**Listed entries:**
### src/rtl/program_loader.sv
// Boot-time program loader: turns a length-prefixed little-endian byte stream into
// one-cycle instruction-memory writes and holds the core until the program is in.
//
// state | meaning
// IDLE  | after reset, waiting for start; core held
// LEN   | collecting the 4-byte program length
// DATA  | collecting the 4 bytes of the next instruction word
// WRITE | one-cycle flash write of the assembled word; input back-pressured
// DONE  | program complete; core released
// ERROR | length exceeded DEPTH_WORDS; core held until the next start
module program_loader #(
    parameter int          WIDTH       = 32,
    parameter int          DEPTH_WORDS = 256,
    parameter int unsigned BASE_ADDR   = 0,
    localparam int         CW          = $clog2(DEPTH_WORDS) + 1
) (
    input  logic             clk,
    input  logic             rst,
    input  logic             start,
    input  logic             byte_valid,
    input  logic [7:0]       byte_data,
    output logic             byte_ready,
    output logic             flash_en,
    output logic [WIDTH-1:0] flash_addr,
    output logic [WIDTH-1:0] flash_data,
    output logic             core_hold,
    output logic             done,
    output logic             overflow,
    output logic [CW-1:0]    word_count
);

    if (WIDTH != 32) begin : g_width_check
        $error("program_loader supports WIDTH=32 only");
    end

    typedef enum logic [2:0] {
        IDLE  = 3'd0,
        LEN   = 3'd1,
        DATA  = 3'd2,
        WRITE = 3'd3,
        DONE  = 3'd4,
        ERROR = 3'd5
    } state_t;

    state_t        state, state_next;
    logic [1:0]    byte_idx;
    logic [23:0]   word_buf;
    logic [CW-1:0] len;
    logic [31:0]   n_full;
    logic [CW-1:0] wc_next;
    logic          accept;
    logic          last_byte;

    assign accept    = byte_valid && byte_ready;
    assign last_byte = accept && (byte_idx == 2'd3);
    // The fourth byte goes straight into the word, so only three need buffering.
    assign n_full    = {byte_data, word_buf};
    assign wc_next   = word_count + CW'(1);

    assign byte_ready = (state == LEN) || (state == DATA);
    assign flash_en   = (state == WRITE);
    assign core_hold  = (state != DONE);
    assign done       = (state == DONE);
    assign overflow   = (state == ERROR);

    always_ff @(posedge clk or posedge rst) begin
        if (rst) begin
            state <= IDLE;
        end else begin
            state <= state_next;
        end
    end

    always_comb begin
        state_next = state;
        case (state)
            IDLE: begin
                if (start) state_next = LEN;
            end
            LEN: begin
                if (last_byte) begin
                    if (n_full == 32'd0)                     state_next = DONE;
                    else if (n_full > 32'(DEPTH_WORDS))      state_next = ERROR;
                    else                                     state_next = DATA;
                end
            end
            DATA: begin
                if (last_byte) state_next = WRITE;
            end
            WRITE: begin
                state_next = (wc_next == len) ? DONE : DATA;
            end
            DONE, ERROR: begin
                if (start) state_next = LEN;
            end
            default: state_next = IDLE;
        endcase
    end

    always_ff @(posedge clk or posedge rst) begin
        if (rst) begin
            byte_idx   <= 2'd0;
            word_buf   <= 24'd0;
            len        <= '0;
            word_count <= '0;
            flash_addr <= '0;
            flash_data <= '0;
        end else begin
            if (accept) begin
                byte_idx <= byte_idx + 2'd1;
                case (byte_idx)
                    2'd0: word_buf[7:0]   <= byte_data;
                    2'd1: word_buf[15:8]  <= byte_data;
                    2'd2: word_buf[23:16] <= byte_data;
                    default: begin
                        if (state == LEN) begin
                            len        <= n_full[CW-1:0];
                            word_count <= '0;
                        end else begin
                            // Loaded one cycle early so the WRITE cycle presents them straight from flops.
                            flash_data <= n_full;
                            flash_addr <= WIDTH'(BASE_ADDR) + (WIDTH'(word_count) << 2);
                        end
                    end
                endcase
            end
            if (state == WRITE) begin
                word_count <= wc_next;
            end
        end
    end

endmodule
### config.mk
export PLATFORM = sky130hd
export DESIGN_NAME = program_loader
export DESIGN_NICKNAME = d
export VERILOG_FILES = /design/src/rtl/program_loader.sv
export SDC_FILE = /design/constraint.sdc
export NUM_CORES = 1
export LEC_CHECK = 0
export BUFFER_PORTS_ARGS = -buffer_cell sky130_fd_sc_hd__buf_4
export CORE_MARGIN = 1
export CORE_UTILIZATION = 49
export CTS_CLUSTER_DIAMETER = 200
export DETAILED_ROUTE_END_ITERATION = 8
export GPL_TIMING_DRIVEN = 0
export PLACE_DENSITY = 0.76
export SYNTH_ARGS = -nofsm -noshare
export SYNTH_HDL_FRONTEND = slang
export SYNTH_SLANG_ARGS = --single-unit
### constraint.sdc
create_clock -name clk -period 2.24 [get_ports clk]
set_input_delay 0 -clock clk [delete_from_list [all_inputs] [get_ports clk]]
set_output_delay 0 -clock clk [all_outputs]
set_load 0.01 [all_outputs]
Word-level counts from Yosys, hierarchy flattened
Cells that the tools add are included.

Add/sub/neg operators: 2. $lt $le $gt $ge: 1. Equal/unequal tests: 14. Muxes and demuxes: 11. Bitwise gates (word level): 2. Reductions and logical operators: 17.

Operator list (number): $mux W9 (4); $gt A32 B9 Y1 const B (1); $logic_not A32 Y1 (1); $mux W3 (6); $pmux W3 S4 (1); $reduce_and A3 Y1 (4); $add A9 B1 Y9 const B (1); $eq A9 B9 Y1 (1); $eq A3 B2 Y1 const B (2); $eq A3 B3 Y1 const B (2); $reduce_and A2 Y1 (3); $reduce_or A3 Y1 (2); $eq A2 B2 Y1 const B (2); $ne A2 B1 Y1 const B (2); $ne A2 B2 Y1 const B (2); $reduce_bool A2 Y1 (2); $eq A3 B1 Y1 const B (1); $logic_not A3 Y1 (1); $ne A3 B3 Y1 const B (1); $add A2 B1 Y2 const B (1); $eq A2 B1 Y1 const B (1); $logic_and A1 B1 Y1 (2); $logic_not A2 Y1 (1); $not A1 Y1 (2); $logic_or A1 B1 Y1 (1).

Register bits after elaboration: 88. Logic and storage cells: 56.

Logic depth before layout (Yosys ltp)
Depth in word-level cells: 6. Gate-level depth with buffers: 8. Depth with buffers taken out: 7.

Least setup slack after synthesis
OpenSTA, ideal clock, no wires.

Path kind: register to register. From: register word_count[0]. To: register state[2]. Arrival: 2.065 ns. Slack: 0.098 ns. Cell stages (with the launch flop): 9. Clock period less this slack: 2.142 ns. Path through: dfrtp_1 ha_1 buf_6 xor3_1 nor3_2 o2111ai_1 o311a_1 or4_1 o21ai_1.

Cells in the longest elaborated chain, start to end: 4.

Ends and longest elaborated chain: from (decl) (RTL line 29) `output logic [CW-1:0] word_count`; from (signal assigned) (RTL line 128) `word_count <= wc_next;`; $add A9 B1 Y9 (RTL line 58) `assign wc_next = word_count + CW'(1);`; $eq A9 B9 Y1 (RTL line 91) `state_next = (wc_next == len) ? DONE : DATA;`; $mux W3 (RTL line 91); $pmux W3 S4 (RTL line 76) `case (state)`; to (signal assigned) (RTL line 70) `state <= state_next;`; to (decl) (RTL line 45) `state_t state, state_next;`.

No other way between the ends. A chain may end at the register's enable or synchronous reset.

Worst setup path after layout
Ends and elaborated chain as after synthesis.

==> impl_results.md <==
* Commonest non-fill, non-tap cells in the layout: 91 x buf_4, 85 x dfrtp_1, 74 x mux2_2, 23 x conb_1, 22 x nand2_1
* Routed wire length at 8260 um
* Drt pass-1 iters at 4
* Max frequency at between 400 and 500 MHz
* Synthesis warning total at 0
* GRT Residual Overflow at 0
* P_leak at 0.00257 uW
* RSZ-0062 raised after global routing: no
* Starting Density at 0.516
* Required time of the critical path at 2.53 ns
* Switching pwr at 1820 uW
* Number of diodes at 0
* Switching Fraction at 0.354
* Top Family by Delay on Critical Path: simple AND/OR/NAND/NOR gates
* Synthesized area at 4070 sq um
* Tmin final at 2.08 ns
* Clk Latency, worst-skew pair at 0.37 ns
* Data arrival, critical path at ~2.4 ns
* Util after Layout at 0.647
* Reg power frac at 0.483
* Number of synthesized flops with an enable pin at 0
* Rows at 32
* Worst-Margin Slew at 0.658 ns
* Largest net degree at the start of global routing at 34
* Die area at approximately 8700 sq um
* CP bufs+invs at 1
* Avg WL per Cell at 15.2 um
* HP Class: input pin to flip-flop
* Final-report hold violation count at 0
* Max_cap viols at 0
* Sequential share of the synthesized area at 0.542
* Setup crit start kind: flip-flop
* Final setup viols at 0
* Power per standard cell area at slightly above 1000 nW/um^2
* Fill cell count at 625
* RePlAce Congestion at 0.822
* Clock buffer count from CTS at 9
* Clock-pin slew on the worst setup and hold paths at ~0.09 ns
* Pre-CTS WS at -0.0362 ns
* Async S/R FF share, synth at 1.00
* Placed cell count at 518
* Synth Instances at 326
* CTS tree: done
* Placement Cell Area at between 4000 and 5000 sq um
* VDD IR max at 0.519 mV
* Fin worst setup slack at roughly 0.16 ns
* Reg2reg setup slack at 0.16 ns
* Clk root buf: clkbuf_8
* Via count at 2836
* Final Non-Filler Cells at approximately 550
* Initial antenna violation count at 0
* Post-route design area at 5110 sq um
* Chip height at 93.1 um
* Clock Sinks at approximately 90
* Max incr delay on CP at 0.50 ns
* DRC viols at 0
* Top_reg_cell synth: dfrtp_1
* Overall routing resource usage at 0.206
* DRT antenna net count at 0
* Final Cycle Share at 0.931
* Worst-path cell chain: ha_1 -> buf_6 -> nand3_1 -> nor2_2 -> xnor2_1 -> nand4_1 -> or4_1 -> o21ai_1
* Final HPWL DP at roughly 5900 um
* Worst clock skew at just over 0.01 ns
* Core ar. at 7890 sq um
* Netlist cell types at 38
* Port bufs at 66
* Number of synthesized register bits at 88
* # IOs at 90
* Slowest CP cell: or4_1
* Internal at 3320 uW
* P&R area growth vs syn at 25.6%
* Crit Path Category: flip-flop to flip-flop
* H-tree levels at 3
* Syn Area/Cell at approximately 12 sq um
* Max-slew violations at 0
* Share of cells above drive strength 1 at 0.440
* Vias/cell at 5.20
* Initial DRC Count at 155
* Nets at 456
* First-pass GRT wire length at between 10000 and 15000 um
* Worst slew margin at 0.560
* Die Wd at 93.1 um
* Worst-path maximum fanout at 10
* Status: finished clean
* Clock power frac at 0.199
* CTS Buffer Depth at 2
* Gate power share at 0.318
* CP endpoint kind: flip-flop
* Vias in the first global route at 2687
* Commonest non-fill, non-tap cell in the layout: buf_4
[stage by stage]
step	hold WS [ns]	power [uW]	TNS, ns
5_1_grt	0.0448	5440	0
2_1_floorplan	0.151	3540	0
3_3_place_gp	0.280	3990	-0.0308
6_report	0.00706	5130	0
3_5_place_dp	0.134	4090	-0.0362
4_1_cts	0.00712	5120	0
[worst register-to-register path, stage by stage, from the launching register on]
cell and delay [ns]:
dfrtp_2 0.42, ha_1 0.17, buf_6 0.14, nand3_1 0.18, nor2_2 0.19, xnor2_1 0.13, nand4_1 0.14, or4_1 0.50
o21ai_1 0.13
[sequential cells by signal (all words and copies together), names as in the netlist]
signal	cells
word_count	9
len	9
byte_idx	2
state	3
flash_data	32
flash_addr	9
word_buf	24
[per-layer routing]
metal | wire length [um] | share of wire | global-route usage | vias up
met5 | 0 | 0 | 0 | -
met4 | 164 | 0.020 | 0.0897 | 0
met3 | 336 | 0.041 | 0.0366 | 14
met2 | 4000 | 0.48 | 0.319 | 78
met1 | 3760 | 0.46 | 0.285 | 1412
li1 | - | - | - | 1332
[power groups by stage]
stage          Sequential [uW]  Clock (uW)  Combinational (uW)
4_1_cts                   2490        1040                1600
3_3_place_gp              2490           0                1510
2_1_floorplan             2390           0                1140
5_1_grt                   2560        1090                1800
3_5_place_dp              2520           0                1570
6_report                  2480        1020                1630
[final cells by class]
cell class                 count  area (sq um)  area share
clock buffer                   9           124      0.0243
timing repair buffer          79           641       0.125
tap                          102           128      0.0250
multi-input combinational    219          1690       0.331
inverter                       7          30.0     0.00588
sequential                    88          2210       0.432
clock inverter                 7          55.1      0.0108
buffer                        34           231      0.0453
[final timing paths]
path / startpoint / end / cells after the start
worst max-delay path: word_count[0]$_DFFE_PP0P_ / state[2]$_DFFE_PP0P_ / 8
worst min-delay path: start / state[0]$_DFFE_PP0P_ / 3
worst max register to register: word_count[0]$_DFFE_PP0P_ / state[2]$_DFFE_PP0P_ / 8
worst min register to register: flash_addr[3]$_DFFE_PP0P_ / flash_addr[3]$_DFFE_PP0P_ / 1
max in group asynchronous: rst / word_count[4]$_DFFE_PP0P_ / 4
min in group asynchronous: rst / state[0]$_DFFE_PP0P_ / 3
[timing repair]
item | CTS | global route
hold buffers | 9 | 0
endpoints found under the hold margin | 59 | 0
buffers inserted | 0 | 2
gates resized for setup | 1 | 3
pin swaps | 0 | 3
endpoints found under the setup margin | 2 | 2
[cell usage after synthesis, drive strengths merged (2+ instances only)]
library cell | count | area (sq um)
nor2 | 12 | 45.0
ha | 6 | 75.1
buf | 28 | 209
nand3 | 3 | 15.0
o21ai | 21 | 105
mux2 | 74 | 833
nor3b | 2 | 20.0
nor3 | 4 | 25.0
dfrtp | 88 | 2200
nand2 | 22 | 82.6
inv | 7 | 26.3
nor4 | 8 | 50.1
and3 | 3 | 18.8
clkbuf | 6 | 22.5
a21oi | 3 | 15.0
xnor2 | 9 | 78.8
nor2b | 2 | 12.5
and2 | 2 | 12.5
nand4 | 5 | 31.3
o31ai | 4 | 30.0
xor2 | 6 | 52.6
[cell families after synthesis]
logic type / share of synthesized area
compound gates: 0.0495
xor+xnor: 0.0382
fa+ha+maj: 0.0185
buf+inv: 0.0634
flops: 0.542
mux: 0.205
other cells: 0.000922
simple gates: 0.0831
(Power assumes the default switching activity.)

**What is needed:** Line count for the string "kind": say how many lines in the listing contain it, and add nothing.

**Your solution:** 3